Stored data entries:
--- START ---

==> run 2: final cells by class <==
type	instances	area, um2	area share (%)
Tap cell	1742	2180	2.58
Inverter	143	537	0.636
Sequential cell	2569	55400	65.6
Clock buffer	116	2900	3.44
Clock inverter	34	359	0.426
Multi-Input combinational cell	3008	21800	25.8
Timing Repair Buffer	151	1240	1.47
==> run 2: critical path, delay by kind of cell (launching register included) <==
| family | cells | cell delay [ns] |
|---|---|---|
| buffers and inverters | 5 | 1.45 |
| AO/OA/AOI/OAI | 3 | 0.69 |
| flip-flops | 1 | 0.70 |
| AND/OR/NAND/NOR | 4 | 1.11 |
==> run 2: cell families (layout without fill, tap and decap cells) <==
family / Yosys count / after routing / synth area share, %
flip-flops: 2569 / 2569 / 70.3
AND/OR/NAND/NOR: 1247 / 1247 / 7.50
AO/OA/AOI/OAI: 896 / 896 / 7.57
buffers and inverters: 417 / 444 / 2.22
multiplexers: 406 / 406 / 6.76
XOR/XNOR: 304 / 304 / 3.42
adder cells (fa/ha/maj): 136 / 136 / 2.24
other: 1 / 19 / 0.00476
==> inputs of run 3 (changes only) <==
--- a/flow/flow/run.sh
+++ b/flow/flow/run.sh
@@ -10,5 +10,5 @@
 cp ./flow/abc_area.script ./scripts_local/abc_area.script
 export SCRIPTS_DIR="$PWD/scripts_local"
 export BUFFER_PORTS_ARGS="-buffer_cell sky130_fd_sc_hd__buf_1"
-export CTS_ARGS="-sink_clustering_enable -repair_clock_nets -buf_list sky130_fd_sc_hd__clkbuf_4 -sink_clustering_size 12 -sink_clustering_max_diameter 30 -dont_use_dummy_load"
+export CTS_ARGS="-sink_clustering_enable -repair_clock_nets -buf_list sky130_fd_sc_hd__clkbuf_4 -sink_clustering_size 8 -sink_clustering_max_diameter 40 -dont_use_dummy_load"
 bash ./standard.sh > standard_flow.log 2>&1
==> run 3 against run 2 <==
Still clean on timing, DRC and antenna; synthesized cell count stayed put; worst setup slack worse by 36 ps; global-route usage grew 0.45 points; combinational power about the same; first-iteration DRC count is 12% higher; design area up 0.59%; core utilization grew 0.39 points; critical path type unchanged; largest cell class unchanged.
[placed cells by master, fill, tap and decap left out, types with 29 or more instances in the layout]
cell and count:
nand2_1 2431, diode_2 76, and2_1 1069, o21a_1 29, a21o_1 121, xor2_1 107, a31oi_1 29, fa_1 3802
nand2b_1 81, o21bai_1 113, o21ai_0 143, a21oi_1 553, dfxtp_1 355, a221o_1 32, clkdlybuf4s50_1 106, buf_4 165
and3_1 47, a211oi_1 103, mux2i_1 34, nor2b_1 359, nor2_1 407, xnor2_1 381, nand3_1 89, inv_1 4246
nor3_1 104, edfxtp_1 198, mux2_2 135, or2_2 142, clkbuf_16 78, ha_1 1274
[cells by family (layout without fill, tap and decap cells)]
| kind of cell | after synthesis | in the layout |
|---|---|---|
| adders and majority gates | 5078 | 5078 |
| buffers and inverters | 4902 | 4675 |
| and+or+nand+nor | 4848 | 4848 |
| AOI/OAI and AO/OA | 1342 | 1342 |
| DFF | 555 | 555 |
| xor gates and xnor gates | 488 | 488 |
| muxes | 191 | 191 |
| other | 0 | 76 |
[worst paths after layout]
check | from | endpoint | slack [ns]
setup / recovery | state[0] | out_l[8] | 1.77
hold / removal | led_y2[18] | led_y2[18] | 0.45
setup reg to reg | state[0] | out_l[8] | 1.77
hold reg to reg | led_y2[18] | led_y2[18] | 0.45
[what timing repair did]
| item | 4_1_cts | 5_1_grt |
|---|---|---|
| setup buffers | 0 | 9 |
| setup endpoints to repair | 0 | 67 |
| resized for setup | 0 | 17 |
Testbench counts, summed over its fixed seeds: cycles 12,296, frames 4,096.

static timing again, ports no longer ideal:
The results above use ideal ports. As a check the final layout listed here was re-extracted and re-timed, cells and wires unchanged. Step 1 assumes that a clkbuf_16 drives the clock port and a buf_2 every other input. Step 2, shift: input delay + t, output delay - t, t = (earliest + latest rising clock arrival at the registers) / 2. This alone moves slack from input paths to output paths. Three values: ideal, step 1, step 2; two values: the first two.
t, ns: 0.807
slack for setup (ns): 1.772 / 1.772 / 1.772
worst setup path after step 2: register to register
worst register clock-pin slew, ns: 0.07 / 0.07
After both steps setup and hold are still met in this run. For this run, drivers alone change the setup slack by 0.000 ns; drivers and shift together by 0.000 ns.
Context: an optimization exercise on an open-source flow, tuned for small area, a short achievable clock period and few clock cycles. The choices shown serve that exercise and are no tape-out recipe. The RTL was checked by simulation tests, not by an equivalence proof against the original design. Power and IR drop assume default switching activity.

Setup of nickel:
Design alu_core, start of the top module:
module alu_core (
    input  wire        clk,
    input  wire        rst,         
    input  wire        cmd_valid,
    output wire        cmd_ready,
    input  wire [31:0] cmd,
    input  wire [3:0]  rd_idx,
    output wire [15:0] rd_data,
    output wire [3:0]  flags        
);
    function [17:0] add16(input [15:0] x, input [15:0] y, input ci);
        reg [15:0] p, g, P, G;
        integer l, k;
        begin
            p = x ^ y; g = x & y;
            G = g; P = p;
            G[1] = g[1] | ((p[1] & x[0]) & y[0]);
            P[1] = p[1] & p[0];
            for (k = 15; k >= 2; k = k - 1) begin
                G[k] = G[k] | (P[k] & G[k-1]);
                P[k] = P[k] & P[k-1];
            end
            for (l = 2; l < 16; l = l * 2)
                for (k = 15; k >= l; k = k - 1) begin
                    G[k] = G[k] | (P[k] & G[k-l]);
                    P[k] = P[k] & P[k-l];
                end
            add16 = {G[15], G[14], p ^ {G[14:0], 1'b0}};
        end
    endfunction
    function [17:0] add17(input [16:0] x, input [16:0] y, input ci);
        reg [16:0] p, g, P, G;
        integer l, k;
        begin
            p = x ^ y; g = x & y;
            G = g; P = p;
            G[0] = g[0] | (p[0] & ci);
            for (l = 1; l < 17; l = l * 2)
                for (k = 16; k >= l; k = k - 1) begin
                    G[k] = G[k] | (P[k] & G[k-l]);
                    P[k] = P[k] & P[k-l];
                end
            add17 = {G[16], p ^ {G[15:0], ci}};
        end
    endfunction
    reg [255:0] rf;                 
    reg         cf, zf, sf, of;
    function [15:0] rdport(input [255:0] v, input [15:0] sel);
        integer j;
        begin
  ...
Size in the first run: about 2500 cells after synthesis, ~330 flip-flops, ~60 I/O pins, ~0.026 sq mm of cells after synthesis.
==> flow/config.mk <==
export PLATFORM = sky130hd
export DESIGN_NAME = alu_core
export DESIGN_NICKNAME = alu_core
export VERILOG_FILES = /design/flow/design.v
export SDC_FILE = /design/flow/constraint.sdc
export NUM_CORES = 4
export LEC_CHECK = 0
export CAP_MARGIN = 20
export CORE_MARGIN = 2
export CORE_UTILIZATION = 55
export CTS_BUF_LIST = sky130_fd_sc_hd__clkbuf_4 sky130_fd_sc_hd__clkbuf_8
export CTS_CLUSTER_SIZE = 20
export PLACE_DENSITY = 0.68
export SETUP_SLACK_MARGIN = 4.25
export SLEW_MARGIN = 20
==> flow/constraint.sdc <==
create_clock -name core_clock -period 10.0 [get_ports {clk}]
set_input_delay 2.0000 -clock core_clock [delete_from_list [all_inputs] [get_ports {clk}]]
set_output_delay 2.0000 -clock core_clock [all_outputs]
set_load 0.01 [all_outputs]
standard.sh (not shown) runs the stock make flow with config.mk's settings and CLKGATE_MAP_FILE= SYNTH_SCRIPT=/design/flow/synth_recipe.tcl, a recipe that flattens the netlist after the stock synthesis.
==> flow/flow/run.sh <==
#!/bin/bash
# Standard ORFS layout, with the port buffers made from plain buffers (buf_4)
# instead of the delay cells buffer_ports picks by default, timing repair
# free to resize cells across footprints, and a clock tree of clkbuf_4/8
# without dummy balancing loads.
set -euo pipefail
export BUFFER_PORTS_ARGS="-buffer_cell sky130_fd_sc_hd__buf_4"
export CTS_ARGS="-sink_clustering_enable -repair_clock_nets -sink_clustering_size 20 -buf_list {sky130_fd_sc_hd__clkbuf_4 sky130_fd_sc_hd__clkbuf_8} -dont_use_dummy_load"
bash standard.sh MATCH_CELL_FOOTPRINT=0 "BUFFER_PORTS_ARGS=$BUFFER_PORTS_ARGS" "CTS_ARGS=$CTS_ARGS" finish > make_finish.log 2>&1
Testbench counts of nickel, summed over its fixed seeds: cycles 5,283.
Inputs modified between nickel and sierra:
--- a/flow/config.mk
+++ b/flow/config.mk
@@ -9,7 +9,7 @@
 export CORE_MARGIN = 2
-export CORE_UTILIZATION = 55
+export CORE_UTILIZATION = 65
 export CTS_BUF_LIST = sky130_fd_sc_hd__clkbuf_4 sky130_fd_sc_hd__clkbuf_8
 export CTS_CLUSTER_SIZE = 20
-export PLACE_DENSITY = 0.68
-export SETUP_SLACK_MARGIN = 4.25
+export PLACE_DENSITY = 0.76
+export SETUP_SLACK_MARGIN = 4
 export SLEW_MARGIN = 20
sierra ran to completion and came out clean on the timing, design-rule and antenna checks.
The insertion delay to the later sink of the worst-skew pair was comparable across nickel and sierra.
Sequential share of cell area up 0.55 points in sierra wrt nickel
met3 routing resource usage after global routing in sierra is 5.2 points above nickel.

---

alu_core, a different RTL version from the one above (not shown whole).
Size in the first run: ~2,400 cells after synthesis, about 330 flip-flops, roughly 60 I/O pins.
clock: 10.0 ns
lec_check: 0
cap_margin: 20
core_margin: 2
core_utilization: 45
place_density: 0.6
setup_slack_margin: 5
slew_margin: 20
==> flow/flow/run.sh <==
#!/bin/bash
# Standard ORFS layout, with the port buffers made from plain buffers (buf_4)
# instead of the delay cells buffer_ports picks by default, and with timing
# repair free to resize cells across footprints.
set -euo pipefail
export BUFFER_PORTS_ARGS="-buffer_cell sky130_fd_sc_hd__buf_4"
bash standard.sh MATCH_CELL_FOOTPRINT=0 "BUFFER_PORTS_ARGS=-buffer_cell sky130_fd_sc_hd__buf_4" finish > make_finish.log 2>&1
The first run passed the timing, design-rule and antenna checks.
Testbench counts at the start, summed over its fixed seeds: cycles 5,283.
Then changed:
Settings changed: SETUP_SLACK_MARGIN 5 to 4.
=>
- utilization drops by 6.0 points
- routed wire length drops by a little under a tenth
- cell area drops by roughly a tenth
- critical path depth drops by 2
- via count drops by a few percent
- clock power climbs by a few percent

---

Setup of v26:
RTL: one of the versions met above, not the one the previous note started from.
Size in the first run: ~2500 cells after synthesis, ~330 flip-flops, about 60 I/O pins, ~26000 sq um of cells after synthesis.
Settings: LEC_CHECK=0, CAP_MARGIN=20, CORE_MARGIN=2, CORE_UTILIZATION=55, CTS_BUF_LIST=sky130_fd_sc_hd__clkbuf_4 sky130_fd_sc_hd__clkbuf_8, CTS_CLUSTER_SIZE=20, PLACE_DENSITY=0.68, SETUP_SLACK_MARGIN=4, SLEW_MARGIN=20, TNS_END_PERCENT=10; clock period 10.0 ns.
==> flow/flow/run.sh <==
#!/bin/bash
# Standard ORFS layout, with the port buffers made from plain buffers (buf_4)
# instead of the delay cells buffer_ports picks by default, timing repair
# free to resize cells across footprints, and a clock tree of clkbuf_4/8
# without dummy balancing loads.
set -euo pipefail
export BUFFER_PORTS_ARGS="-buffer_cell sky130_fd_sc_hd__buf_4"
export CTS_ARGS="-sink_clustering_enable -repair_clock_nets -sink_clustering_size 20 -buf_list {sky130_fd_sc_hd__clkbuf_4 sky130_fd_sc_hd__clkbuf_8} -dont_use_dummy_load"
bash standard.sh MATCH_CELL_FOOTPRINT=0 "BUFFER_PORTS_ARGS=$BUFFER_PORTS_ARGS" "CTS_ARGS=$CTS_ARGS" finish > make_finish.log 2>&1
v26 did not stop at any stage, and its layout met the timing, design-rule and antenna checks.
Testbench counts of v26, summed over its fixed seeds: cycles 5,283.
Input changes introduced in v1 (baseline for comparison: v26):
- a change of CAP_MARGIN from 20 to 5
- a deleted TNS_END_PERCENT that had been 10
- a change of SLEW_MARGIN from 20 to 5
==> flow/flow/run.sh <==
#!/bin/bash
# Standard ORFS layout, with the port buffers made from plain buffers (buf_4)
# instead of the delay cells buffer_ports picks by default, and with timing
# repair free to resize cells across footprints.
set -euo pipefail
export BUFFER_PORTS_ARGS="-buffer_cell sky130_fd_sc_hd__buf_4"
bash standard.sh MATCH_CELL_FOOTPRINT=0 "BUFFER_PORTS_ARGS=-buffer_cell sky130_fd_sc_hd__buf_4" finish > make_finish.log 2>&1
## What came out
- The lower sequential share of layout area of v1 and v26 is in v1.
- v26 ended up with rf[254]$_DFFE_PP_ as its end point of the critical path; v1 ended up with rf[109]$_DFFE_PP_.
- Final non-filler cell area came out higher on v1 than on v26.
- Number of clock-tree buffers in the layout (v26 / v1): 0.77
- Diff v1 and v26: internal power higher in v1
- Row clock network fraction of total power: v1 higher / v26 lower
- Taking v26 as the reference, in v1 total wirelength of the detailed-routed design shows no meaningful change, post-CTS setup-driven buffer insertion count shows an increase of 15, final worst-path cycle share shows a reduction of 3.0 points, count of H-tree levels built during CTS shows no meaningful change.
- The minimum clock period after layout number comes out lower for v1 vs v26.
#### Input delta (v54 over v1)
- swapping 5 for 20 in CAP_MARGIN
- swapping 5 for 20 in SLEW_MARGIN
==> flow/flow/run.sh <==
#!/bin/bash
# Standard ORFS layout, with the port buffers made from plain buffers (buf_4)
# instead of the delay cells buffer_ports picks by default, timing repair
# free to resize cells across footprints, and a clock tree of clkbuf_4/8
# without dummy balancing loads.
set -euo pipefail
export BUFFER_PORTS_ARGS="-buffer_cell sky130_fd_sc_hd__buf_4"
export CTS_ARGS="-sink_clustering_enable -repair_clock_nets -sink_clustering_size 20 -buf_list {sky130_fd_sc_hd__clkbuf_4 sky130_fd_sc_hd__clkbuf_8} -dont_use_dummy_load"
bash standard.sh MATCH_CELL_FOOTPRINT=0 "BUFFER_PORTS_ARGS=$BUFFER_PORTS_ARGS" "CTS_ARGS=$CTS_ARGS" finish > make_finish.log 2>&1
## What came out
Total number of H-tree levels came out exactly the same in v54 and v1.
Changes observed in v54 relative to v1: relative area of clock buffers and inverters in the final design -1.5 points, wire length of the first global-routing pass ~0 delta, fraction of power spent switching nets +1.1 points.
Comparing the two runs side by side, v54 comes out behind v1 on setup slack.
v54 did not stop at any stage, and its layout met the timing, design-rule and antenna checks.
v54: actual transition at the worst max-transition pin lower than v1
Looking only at utilization, and setting everything else aside, the lower value of v54 and v1 goes to v54.
Changes observed in v54 relative to v1: final net count essentially unchanged, via count stayed essentially flat, minimum clock period shows an increase of 13 ps.
Compared to v1, v54 has clock buffer count in the final layout 22% lower.

==> afterwards: timing with drivers on the ports <==
How much do the figures lean on ideal ports? The routed layouts below were timed once more, with nothing changed but the port constraints.
Step 1 sets driving cells, clkbuf_16 on the clock port and buf_2 on the other inputs (assumed; they add their load-dependent delay and slew).
Step 2 moves the port delays by t, midway between the first and last clock arrival at a register: inputs arrive t later, outputs are due t later. That takes back most of the time a late clock gives input paths.
Slacks: ideal ports / drivers / drivers and shift; pairs: ideal ports / drivers.
run | shift t [ns] | slack for setup (ns) | slew at the worst register clock pin (ns) | worst data-port slew with drivers (ns)
nickel | 0.672 | 3.901 / 3.693 / 3.021 | 0.07 / 0.07 | 0.28
sierra | 0.686 | 3.948 / 3.724 / 3.038 | 0.07 / 0.07 | 0.30
the first run of note 2 | 0.647 | 4.044 / 3.795 / 3.147 | 0.07 / 0.07 | 0.44
the second run of note 2 | 0.617 | 4.021 / 3.871 / 3.254 | 0.07 / 0.07 | 0.23
v26 | 0.683 | 3.697 / 3.634 / 2.951 | 0.07 / 0.07 | 0.25
v1 | 0.719 | 3.993 / 3.862 / 3.143 | 0.07 / 0.07 | 0.27
v54 | 0.690 | 3.980 / 3.803 / 3.113 | 0.07 / 0.07 | 0.29
After both steps setup and hold are still met in every run listed. The setup slack of sierra, which loses most, moves by -0.224 ns with the drivers and by -0.910 ns with both steps.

--- END ---

PROBLEM DETAILS:
Look above for the line with "setup reg to reg | state[0] | out_l[8] | 1.77" and the line with "worst register clock-pin", and reproduce exactly those two lines plus every line between, nothing more.

SOLUTION FOR THIS TASK:
setup reg to reg | state[0] | out_l[8] | 1.77
hold reg to reg | led_y2[18] | led_y2[18] | 0.45
[what timing repair did]
| item | 4_1_cts | 5_1_grt |
|---|---|---|
| setup buffers | 0 | 9 |
| setup endpoints to repair | 0 | 67 |
| resized for setup | 0 | 17 |
Testbench counts, summed over its fixed seeds: cycles 12,296, frames 4,096.

static timing again, ports no longer ideal:
The results above use ideal ports. As a check the final layout listed here was re-extracted and re-timed, cells and wires unchanged. Step 1 assumes that a clkbuf_16 drives the clock port and a buf_2 every other input. Step 2, shift: input delay + t, output delay - t, t = (earliest + latest rising clock arrival at the registers) / 2. This alone moves slack from input paths to output paths. Three values: ideal, step 1, step 2; two values: the first two.
t, ns: 0.807
slack for setup (ns): 1.772 / 1.772 / 1.772
worst setup path after step 2: register to register
worst register clock-pin slew, ns: 0.07 / 0.07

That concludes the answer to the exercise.